■ EXERCISE AIM: From the records below, transcribe only the lines running from the one with "global placement | sh[22] | 2" through the one with "- via count up 4.1%". Keep both of those end lines.

■ SOURCE MATERIAL:
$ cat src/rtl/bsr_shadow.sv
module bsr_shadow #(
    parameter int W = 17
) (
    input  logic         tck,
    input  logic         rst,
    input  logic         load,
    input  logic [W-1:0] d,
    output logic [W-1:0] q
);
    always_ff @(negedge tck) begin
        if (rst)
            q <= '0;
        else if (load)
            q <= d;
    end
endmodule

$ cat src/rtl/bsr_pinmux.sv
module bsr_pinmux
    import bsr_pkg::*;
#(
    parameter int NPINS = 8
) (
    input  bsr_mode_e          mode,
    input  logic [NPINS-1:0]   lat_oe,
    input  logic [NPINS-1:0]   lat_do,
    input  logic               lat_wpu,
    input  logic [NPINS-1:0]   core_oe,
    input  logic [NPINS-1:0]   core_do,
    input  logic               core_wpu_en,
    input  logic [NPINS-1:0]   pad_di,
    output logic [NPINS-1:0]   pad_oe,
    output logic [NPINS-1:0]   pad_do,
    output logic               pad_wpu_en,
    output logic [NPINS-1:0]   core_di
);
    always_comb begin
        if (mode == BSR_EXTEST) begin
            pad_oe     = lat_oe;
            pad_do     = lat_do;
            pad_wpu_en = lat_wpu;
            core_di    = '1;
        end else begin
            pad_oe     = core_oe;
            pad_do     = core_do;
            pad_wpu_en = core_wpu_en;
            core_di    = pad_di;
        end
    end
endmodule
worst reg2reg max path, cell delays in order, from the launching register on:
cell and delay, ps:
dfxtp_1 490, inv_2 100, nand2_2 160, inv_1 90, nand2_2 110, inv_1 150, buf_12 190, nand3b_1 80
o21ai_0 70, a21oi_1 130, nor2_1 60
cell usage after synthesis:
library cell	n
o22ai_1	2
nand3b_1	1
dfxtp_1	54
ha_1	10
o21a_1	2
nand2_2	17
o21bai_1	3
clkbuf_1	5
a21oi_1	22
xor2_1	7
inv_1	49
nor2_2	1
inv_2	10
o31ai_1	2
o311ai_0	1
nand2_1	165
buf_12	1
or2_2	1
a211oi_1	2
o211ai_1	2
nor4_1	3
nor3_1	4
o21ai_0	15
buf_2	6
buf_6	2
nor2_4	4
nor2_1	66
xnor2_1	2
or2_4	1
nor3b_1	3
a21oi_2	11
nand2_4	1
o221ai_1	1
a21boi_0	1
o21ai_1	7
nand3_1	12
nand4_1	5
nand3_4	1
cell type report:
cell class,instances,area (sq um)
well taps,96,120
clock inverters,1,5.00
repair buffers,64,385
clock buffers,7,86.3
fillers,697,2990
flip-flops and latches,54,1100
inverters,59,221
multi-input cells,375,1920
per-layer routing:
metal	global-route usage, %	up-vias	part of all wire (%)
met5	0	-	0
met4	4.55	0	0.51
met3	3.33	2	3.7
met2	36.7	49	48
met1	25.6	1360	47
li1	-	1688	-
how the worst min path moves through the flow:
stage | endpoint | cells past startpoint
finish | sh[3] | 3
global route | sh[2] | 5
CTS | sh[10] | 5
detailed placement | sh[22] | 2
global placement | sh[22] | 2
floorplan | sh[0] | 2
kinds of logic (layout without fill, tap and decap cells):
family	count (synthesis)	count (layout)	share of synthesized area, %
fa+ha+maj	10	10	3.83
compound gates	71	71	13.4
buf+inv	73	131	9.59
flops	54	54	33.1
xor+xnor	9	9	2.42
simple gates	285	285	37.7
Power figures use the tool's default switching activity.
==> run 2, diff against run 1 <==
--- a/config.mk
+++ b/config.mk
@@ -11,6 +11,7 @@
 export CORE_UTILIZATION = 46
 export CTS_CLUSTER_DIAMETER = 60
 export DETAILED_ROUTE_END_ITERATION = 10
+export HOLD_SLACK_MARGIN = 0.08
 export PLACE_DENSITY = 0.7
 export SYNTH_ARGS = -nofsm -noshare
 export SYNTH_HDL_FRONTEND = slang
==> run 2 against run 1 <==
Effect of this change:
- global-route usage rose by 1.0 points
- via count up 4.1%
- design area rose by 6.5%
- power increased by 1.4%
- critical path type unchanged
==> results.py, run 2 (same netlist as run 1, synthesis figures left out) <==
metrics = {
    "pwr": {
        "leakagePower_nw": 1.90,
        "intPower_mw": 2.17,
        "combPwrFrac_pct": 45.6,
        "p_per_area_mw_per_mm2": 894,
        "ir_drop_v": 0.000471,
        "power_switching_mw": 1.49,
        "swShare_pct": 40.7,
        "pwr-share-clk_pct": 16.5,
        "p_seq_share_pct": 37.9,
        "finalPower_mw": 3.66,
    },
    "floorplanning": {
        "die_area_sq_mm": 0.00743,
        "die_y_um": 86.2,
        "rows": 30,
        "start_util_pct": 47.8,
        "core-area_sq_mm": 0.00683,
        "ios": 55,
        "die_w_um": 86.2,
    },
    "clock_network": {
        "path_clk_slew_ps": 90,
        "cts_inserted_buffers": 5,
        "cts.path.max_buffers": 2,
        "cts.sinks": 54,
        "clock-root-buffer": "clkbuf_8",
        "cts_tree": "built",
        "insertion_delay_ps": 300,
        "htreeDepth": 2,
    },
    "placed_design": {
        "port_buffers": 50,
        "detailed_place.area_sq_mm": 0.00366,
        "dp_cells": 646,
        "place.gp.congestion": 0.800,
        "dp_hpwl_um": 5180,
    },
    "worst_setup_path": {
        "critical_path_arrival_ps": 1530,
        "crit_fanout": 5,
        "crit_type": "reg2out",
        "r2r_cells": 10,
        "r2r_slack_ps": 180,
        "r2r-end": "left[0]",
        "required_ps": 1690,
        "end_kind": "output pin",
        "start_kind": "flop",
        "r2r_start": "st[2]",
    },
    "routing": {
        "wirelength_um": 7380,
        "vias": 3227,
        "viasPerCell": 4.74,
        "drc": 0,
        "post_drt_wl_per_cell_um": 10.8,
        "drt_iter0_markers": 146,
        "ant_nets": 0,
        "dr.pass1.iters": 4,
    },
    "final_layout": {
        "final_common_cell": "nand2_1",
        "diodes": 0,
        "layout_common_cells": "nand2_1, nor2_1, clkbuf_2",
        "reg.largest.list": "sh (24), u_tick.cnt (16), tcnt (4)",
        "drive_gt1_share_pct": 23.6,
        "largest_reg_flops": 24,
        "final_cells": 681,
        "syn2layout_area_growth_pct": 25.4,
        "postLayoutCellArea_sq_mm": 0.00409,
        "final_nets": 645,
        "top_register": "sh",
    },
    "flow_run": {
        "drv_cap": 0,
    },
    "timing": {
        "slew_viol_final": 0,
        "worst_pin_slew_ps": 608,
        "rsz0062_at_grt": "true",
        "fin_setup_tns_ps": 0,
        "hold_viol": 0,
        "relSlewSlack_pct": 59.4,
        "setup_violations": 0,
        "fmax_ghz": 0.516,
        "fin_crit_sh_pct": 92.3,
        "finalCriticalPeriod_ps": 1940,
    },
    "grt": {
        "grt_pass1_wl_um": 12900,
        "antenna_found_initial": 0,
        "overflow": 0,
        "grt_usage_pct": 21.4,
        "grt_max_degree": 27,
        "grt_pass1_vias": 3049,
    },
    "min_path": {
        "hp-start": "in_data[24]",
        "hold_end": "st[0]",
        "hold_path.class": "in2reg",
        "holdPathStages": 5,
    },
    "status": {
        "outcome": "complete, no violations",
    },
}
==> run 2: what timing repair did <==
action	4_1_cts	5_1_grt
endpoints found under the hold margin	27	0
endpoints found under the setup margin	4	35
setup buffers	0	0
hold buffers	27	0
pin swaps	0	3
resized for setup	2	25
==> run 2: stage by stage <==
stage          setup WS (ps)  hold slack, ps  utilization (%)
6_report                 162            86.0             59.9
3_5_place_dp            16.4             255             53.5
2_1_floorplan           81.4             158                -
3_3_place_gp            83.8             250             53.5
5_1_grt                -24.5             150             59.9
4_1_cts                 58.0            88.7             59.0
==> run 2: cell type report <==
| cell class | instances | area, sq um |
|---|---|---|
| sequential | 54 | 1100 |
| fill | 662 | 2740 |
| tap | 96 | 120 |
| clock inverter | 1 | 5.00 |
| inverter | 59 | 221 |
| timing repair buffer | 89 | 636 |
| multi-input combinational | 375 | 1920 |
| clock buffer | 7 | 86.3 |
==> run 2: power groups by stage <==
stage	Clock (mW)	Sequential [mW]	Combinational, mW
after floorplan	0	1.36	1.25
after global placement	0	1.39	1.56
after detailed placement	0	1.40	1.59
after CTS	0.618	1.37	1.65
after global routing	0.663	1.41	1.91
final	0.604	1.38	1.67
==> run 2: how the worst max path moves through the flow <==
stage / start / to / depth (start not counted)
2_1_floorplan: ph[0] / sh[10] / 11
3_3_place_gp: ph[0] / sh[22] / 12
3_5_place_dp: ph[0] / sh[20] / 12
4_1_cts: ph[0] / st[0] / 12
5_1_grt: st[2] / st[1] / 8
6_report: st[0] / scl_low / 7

■ RESULT FOR THIS EXERCISE:
global placement | sh[22] | 2
floorplan | sh[0] | 2
kinds of logic (layout without fill, tap and decap cells):
family	count (synthesis)	count (layout)	share of synthesized area, %
fa+ha+maj	10	10	3.83
compound gates	71	71	13.4
buf+inv	73	131	9.59
flops	54	54	33.1
xor+xnor	9	9	2.42
simple gates	285	285	37.7
Power figures use the tool's default switching activity.
==> run 2, diff against run 1 <==
--- a/config.mk
+++ b/config.mk
@@ -11,6 +11,7 @@
 export CORE_UTILIZATION = 46
 export CTS_CLUSTER_DIAMETER = 60
 export DETAILED_ROUTE_END_ITERATION = 10
+export HOLD_SLACK_MARGIN = 0.08
 export PLACE_DENSITY = 0.7
 export SYNTH_ARGS = -nofsm -noshare
 export SYNTH_HDL_FRONTEND = slang
==> run 2 against run 1 <==
Effect of this change:
- global-route usage rose by 1.0 points
- via count up 4.1%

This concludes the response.